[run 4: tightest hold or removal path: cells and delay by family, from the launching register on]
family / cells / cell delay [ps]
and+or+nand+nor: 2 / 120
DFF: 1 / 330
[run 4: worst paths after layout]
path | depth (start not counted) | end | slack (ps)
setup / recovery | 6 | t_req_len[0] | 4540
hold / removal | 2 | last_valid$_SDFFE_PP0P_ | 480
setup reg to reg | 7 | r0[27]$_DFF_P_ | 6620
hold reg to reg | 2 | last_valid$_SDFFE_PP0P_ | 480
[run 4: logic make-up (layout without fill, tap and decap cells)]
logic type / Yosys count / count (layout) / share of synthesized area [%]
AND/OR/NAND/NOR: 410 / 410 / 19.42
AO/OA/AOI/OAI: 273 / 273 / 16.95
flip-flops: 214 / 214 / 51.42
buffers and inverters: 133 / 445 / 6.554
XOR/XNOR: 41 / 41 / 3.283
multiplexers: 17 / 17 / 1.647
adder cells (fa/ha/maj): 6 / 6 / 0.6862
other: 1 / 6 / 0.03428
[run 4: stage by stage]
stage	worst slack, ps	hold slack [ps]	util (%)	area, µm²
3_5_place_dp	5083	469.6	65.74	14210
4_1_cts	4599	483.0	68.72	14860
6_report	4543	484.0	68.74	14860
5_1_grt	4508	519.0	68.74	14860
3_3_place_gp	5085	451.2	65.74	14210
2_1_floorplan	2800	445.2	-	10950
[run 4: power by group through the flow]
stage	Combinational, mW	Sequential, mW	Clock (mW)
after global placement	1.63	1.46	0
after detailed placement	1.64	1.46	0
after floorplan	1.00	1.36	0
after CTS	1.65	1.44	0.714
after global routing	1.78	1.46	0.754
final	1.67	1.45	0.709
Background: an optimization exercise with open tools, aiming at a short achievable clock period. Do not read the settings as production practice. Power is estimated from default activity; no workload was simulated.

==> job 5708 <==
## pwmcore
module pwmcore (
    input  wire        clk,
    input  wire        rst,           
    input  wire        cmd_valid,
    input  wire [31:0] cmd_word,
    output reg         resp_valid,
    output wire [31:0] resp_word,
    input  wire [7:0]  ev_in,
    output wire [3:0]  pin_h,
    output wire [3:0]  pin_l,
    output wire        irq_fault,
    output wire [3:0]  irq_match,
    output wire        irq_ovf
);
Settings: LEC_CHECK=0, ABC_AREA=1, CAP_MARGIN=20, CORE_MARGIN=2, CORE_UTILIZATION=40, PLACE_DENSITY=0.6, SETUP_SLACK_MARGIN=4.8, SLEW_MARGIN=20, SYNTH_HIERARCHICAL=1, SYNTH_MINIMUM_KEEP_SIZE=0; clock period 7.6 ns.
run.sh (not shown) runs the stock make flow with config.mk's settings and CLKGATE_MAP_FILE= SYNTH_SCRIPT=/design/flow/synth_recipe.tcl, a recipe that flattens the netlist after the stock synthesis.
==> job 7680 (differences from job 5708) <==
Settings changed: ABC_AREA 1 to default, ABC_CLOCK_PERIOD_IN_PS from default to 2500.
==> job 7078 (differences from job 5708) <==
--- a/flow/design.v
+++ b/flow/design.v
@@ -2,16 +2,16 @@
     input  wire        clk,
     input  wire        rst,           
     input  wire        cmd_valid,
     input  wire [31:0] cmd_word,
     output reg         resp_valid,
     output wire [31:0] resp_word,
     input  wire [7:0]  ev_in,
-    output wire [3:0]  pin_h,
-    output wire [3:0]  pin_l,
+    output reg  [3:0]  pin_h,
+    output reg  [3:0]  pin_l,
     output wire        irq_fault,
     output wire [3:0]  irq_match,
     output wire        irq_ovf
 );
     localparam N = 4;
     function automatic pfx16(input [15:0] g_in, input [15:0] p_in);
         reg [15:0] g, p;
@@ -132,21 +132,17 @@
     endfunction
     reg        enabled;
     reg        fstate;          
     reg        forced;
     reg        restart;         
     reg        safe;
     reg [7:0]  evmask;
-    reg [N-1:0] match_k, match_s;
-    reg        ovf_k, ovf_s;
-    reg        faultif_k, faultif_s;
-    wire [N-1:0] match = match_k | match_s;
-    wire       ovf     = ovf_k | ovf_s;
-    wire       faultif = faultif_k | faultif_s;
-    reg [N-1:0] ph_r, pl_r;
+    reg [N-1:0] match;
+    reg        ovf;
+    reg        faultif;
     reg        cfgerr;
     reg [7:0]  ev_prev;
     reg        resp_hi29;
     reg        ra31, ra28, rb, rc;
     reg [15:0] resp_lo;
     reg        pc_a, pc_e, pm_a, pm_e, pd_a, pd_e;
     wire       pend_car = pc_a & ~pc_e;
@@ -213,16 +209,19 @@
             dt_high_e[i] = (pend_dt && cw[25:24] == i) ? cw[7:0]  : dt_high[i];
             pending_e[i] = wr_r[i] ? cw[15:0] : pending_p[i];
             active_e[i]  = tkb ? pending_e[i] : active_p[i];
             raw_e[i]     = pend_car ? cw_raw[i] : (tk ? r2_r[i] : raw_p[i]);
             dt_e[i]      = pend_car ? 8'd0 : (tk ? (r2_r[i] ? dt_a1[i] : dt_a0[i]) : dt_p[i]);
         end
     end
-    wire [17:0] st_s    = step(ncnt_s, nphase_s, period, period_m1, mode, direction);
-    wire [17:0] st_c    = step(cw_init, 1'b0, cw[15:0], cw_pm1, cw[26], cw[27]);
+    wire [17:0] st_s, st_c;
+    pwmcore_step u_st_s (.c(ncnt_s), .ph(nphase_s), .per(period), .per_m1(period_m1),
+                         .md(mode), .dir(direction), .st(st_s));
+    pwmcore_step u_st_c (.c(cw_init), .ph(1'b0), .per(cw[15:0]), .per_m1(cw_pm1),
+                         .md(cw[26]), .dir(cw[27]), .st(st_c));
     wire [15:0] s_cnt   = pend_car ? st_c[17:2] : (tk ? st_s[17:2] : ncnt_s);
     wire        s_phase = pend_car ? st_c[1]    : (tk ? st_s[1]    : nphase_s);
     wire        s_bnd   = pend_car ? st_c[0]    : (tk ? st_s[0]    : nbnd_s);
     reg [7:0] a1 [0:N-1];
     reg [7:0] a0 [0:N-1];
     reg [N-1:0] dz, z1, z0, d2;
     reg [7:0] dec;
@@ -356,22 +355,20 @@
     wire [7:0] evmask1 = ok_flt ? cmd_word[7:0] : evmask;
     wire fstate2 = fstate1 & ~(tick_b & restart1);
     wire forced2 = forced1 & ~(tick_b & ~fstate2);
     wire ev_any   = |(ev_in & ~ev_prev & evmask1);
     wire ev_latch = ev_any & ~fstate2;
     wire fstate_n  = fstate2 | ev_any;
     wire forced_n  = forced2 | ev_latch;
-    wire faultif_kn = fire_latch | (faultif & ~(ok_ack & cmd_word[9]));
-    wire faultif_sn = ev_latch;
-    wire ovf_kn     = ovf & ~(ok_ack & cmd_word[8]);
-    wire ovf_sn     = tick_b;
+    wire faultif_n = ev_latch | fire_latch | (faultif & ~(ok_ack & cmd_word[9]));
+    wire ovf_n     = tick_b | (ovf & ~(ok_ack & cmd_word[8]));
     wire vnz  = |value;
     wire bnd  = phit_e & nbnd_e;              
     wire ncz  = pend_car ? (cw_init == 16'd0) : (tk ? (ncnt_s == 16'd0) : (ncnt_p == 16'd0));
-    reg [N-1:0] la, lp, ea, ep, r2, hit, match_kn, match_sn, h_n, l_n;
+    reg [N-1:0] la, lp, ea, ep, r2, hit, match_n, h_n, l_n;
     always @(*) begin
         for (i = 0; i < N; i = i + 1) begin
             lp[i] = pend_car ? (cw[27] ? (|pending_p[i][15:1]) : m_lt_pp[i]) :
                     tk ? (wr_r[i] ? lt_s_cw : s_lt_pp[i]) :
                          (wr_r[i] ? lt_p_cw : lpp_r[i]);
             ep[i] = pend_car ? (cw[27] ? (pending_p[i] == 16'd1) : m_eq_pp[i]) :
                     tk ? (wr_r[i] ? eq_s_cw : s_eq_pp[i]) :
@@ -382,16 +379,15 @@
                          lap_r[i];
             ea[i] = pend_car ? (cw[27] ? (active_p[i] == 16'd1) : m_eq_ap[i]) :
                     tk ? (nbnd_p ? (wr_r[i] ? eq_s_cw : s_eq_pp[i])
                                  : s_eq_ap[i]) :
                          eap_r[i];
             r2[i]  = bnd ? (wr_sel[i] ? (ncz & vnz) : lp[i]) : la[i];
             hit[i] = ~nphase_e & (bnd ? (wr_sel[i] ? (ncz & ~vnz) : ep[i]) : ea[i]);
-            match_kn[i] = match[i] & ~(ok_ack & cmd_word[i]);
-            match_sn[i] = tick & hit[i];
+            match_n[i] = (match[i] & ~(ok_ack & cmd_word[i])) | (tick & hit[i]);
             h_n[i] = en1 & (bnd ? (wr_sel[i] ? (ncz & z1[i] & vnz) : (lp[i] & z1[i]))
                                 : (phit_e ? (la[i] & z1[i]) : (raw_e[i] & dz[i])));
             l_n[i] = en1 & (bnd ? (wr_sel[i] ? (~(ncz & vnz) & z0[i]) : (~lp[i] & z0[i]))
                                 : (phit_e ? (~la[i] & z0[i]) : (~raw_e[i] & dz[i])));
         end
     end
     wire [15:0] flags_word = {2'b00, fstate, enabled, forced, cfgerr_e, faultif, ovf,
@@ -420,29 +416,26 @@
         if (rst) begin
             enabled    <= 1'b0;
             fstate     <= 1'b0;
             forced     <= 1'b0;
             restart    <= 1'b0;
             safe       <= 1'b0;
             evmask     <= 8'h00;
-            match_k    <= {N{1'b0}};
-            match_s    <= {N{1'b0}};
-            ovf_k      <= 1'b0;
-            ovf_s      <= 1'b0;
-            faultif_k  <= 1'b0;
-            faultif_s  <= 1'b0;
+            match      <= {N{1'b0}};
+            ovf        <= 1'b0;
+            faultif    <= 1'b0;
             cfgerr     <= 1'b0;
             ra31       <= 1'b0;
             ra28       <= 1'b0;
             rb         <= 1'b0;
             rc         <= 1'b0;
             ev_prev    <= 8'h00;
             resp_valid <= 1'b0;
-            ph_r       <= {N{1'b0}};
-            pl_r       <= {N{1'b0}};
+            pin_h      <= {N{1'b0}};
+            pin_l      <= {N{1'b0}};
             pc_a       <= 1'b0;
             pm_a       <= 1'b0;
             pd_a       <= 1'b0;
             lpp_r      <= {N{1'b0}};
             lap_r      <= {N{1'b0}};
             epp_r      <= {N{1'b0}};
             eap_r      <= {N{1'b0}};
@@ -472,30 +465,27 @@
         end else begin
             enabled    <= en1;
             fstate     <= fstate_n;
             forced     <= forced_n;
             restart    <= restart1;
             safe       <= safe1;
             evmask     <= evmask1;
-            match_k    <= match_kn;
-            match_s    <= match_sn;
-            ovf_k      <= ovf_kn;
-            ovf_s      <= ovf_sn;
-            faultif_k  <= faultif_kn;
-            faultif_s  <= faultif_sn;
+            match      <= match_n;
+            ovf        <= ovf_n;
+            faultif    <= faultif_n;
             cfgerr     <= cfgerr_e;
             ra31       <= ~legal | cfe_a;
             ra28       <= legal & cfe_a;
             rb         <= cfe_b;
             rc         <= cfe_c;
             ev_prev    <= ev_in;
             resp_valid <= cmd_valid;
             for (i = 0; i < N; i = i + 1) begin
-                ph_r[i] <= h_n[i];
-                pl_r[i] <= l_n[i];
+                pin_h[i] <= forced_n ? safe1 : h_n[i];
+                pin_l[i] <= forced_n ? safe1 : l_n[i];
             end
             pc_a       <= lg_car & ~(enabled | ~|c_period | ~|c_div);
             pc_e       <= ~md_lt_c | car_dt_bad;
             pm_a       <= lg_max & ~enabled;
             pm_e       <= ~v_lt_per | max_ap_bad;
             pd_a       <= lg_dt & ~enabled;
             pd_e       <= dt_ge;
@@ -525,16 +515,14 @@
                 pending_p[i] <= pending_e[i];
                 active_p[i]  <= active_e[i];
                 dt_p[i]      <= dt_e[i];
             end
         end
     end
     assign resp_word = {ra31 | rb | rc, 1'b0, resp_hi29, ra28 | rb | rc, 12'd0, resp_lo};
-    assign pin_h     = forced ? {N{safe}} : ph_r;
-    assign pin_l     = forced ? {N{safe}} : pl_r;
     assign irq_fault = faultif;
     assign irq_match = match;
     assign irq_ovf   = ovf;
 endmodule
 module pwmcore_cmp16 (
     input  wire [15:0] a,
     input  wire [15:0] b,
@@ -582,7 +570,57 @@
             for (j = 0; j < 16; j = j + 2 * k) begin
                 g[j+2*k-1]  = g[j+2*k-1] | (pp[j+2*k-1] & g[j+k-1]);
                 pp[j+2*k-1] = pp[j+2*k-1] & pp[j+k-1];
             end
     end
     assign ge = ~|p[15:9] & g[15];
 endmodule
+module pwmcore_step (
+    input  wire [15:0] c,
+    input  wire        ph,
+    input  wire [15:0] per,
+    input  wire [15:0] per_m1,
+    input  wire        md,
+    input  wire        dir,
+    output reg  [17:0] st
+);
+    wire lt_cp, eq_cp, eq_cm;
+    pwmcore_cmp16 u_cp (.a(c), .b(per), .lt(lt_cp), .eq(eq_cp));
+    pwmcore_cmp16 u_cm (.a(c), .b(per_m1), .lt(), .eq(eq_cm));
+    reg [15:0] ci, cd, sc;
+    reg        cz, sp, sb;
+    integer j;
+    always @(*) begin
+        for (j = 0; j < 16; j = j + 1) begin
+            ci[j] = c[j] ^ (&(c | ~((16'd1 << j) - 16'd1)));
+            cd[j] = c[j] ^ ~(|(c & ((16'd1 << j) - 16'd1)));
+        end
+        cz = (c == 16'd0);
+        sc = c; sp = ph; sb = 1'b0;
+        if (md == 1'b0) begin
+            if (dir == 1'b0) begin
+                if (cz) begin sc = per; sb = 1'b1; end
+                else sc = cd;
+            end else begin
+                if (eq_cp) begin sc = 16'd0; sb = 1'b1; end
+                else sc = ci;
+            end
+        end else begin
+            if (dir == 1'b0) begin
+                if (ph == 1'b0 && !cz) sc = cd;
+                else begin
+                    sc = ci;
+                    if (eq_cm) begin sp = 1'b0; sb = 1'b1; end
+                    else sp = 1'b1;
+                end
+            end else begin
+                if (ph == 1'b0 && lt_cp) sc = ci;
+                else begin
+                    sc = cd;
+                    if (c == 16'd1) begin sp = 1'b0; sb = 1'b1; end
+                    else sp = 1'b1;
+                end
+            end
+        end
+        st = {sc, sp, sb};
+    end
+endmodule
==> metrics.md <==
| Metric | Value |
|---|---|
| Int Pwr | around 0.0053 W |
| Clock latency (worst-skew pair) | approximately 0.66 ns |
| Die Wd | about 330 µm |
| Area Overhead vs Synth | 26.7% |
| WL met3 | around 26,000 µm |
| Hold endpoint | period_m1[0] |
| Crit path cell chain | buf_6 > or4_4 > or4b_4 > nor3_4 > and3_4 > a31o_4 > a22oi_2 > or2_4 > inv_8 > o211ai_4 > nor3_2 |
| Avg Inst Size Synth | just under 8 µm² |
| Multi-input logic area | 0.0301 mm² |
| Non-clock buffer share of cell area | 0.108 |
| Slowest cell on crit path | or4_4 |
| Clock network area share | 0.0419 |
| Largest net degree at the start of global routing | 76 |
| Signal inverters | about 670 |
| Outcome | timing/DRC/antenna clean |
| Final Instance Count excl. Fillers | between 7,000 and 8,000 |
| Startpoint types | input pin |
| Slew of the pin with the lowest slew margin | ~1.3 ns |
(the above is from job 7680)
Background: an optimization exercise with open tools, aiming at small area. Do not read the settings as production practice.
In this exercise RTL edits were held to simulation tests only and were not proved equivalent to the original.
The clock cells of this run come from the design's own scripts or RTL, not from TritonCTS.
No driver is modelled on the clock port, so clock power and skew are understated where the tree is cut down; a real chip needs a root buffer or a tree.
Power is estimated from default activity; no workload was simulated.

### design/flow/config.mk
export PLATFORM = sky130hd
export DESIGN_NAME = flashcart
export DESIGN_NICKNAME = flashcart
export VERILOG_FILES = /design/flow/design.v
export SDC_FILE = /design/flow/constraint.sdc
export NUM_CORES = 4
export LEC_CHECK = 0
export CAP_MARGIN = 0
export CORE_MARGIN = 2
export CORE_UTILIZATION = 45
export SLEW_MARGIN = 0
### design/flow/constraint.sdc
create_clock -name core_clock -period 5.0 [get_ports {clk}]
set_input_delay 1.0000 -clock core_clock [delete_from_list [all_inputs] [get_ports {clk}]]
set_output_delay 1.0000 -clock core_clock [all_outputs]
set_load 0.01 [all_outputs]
____
## Aim of the exercise
Take the entries above and return only the lines from the one with "hold / removal" to the one with "flip-flops: 214 / 214 / 51.42", both included, unchanged.

## Answer
hold / removal | 2 | last_valid$_SDFFE_PP0P_ | 480
setup reg to reg | 7 | r0[27]$_DFF_P_ | 6620
hold reg to reg | 2 | last_valid$_SDFFE_PP0P_ | 480
[run 4: logic make-up (layout without fill, tap and decap cells)]
logic type / Yosys count / count (layout) / share of synthesized area [%]
AND/OR/NAND/NOR: 410 / 410 / 19.42
AO/OA/AOI/OAI: 273 / 273 / 16.95
flip-flops: 214 / 214 / 51.42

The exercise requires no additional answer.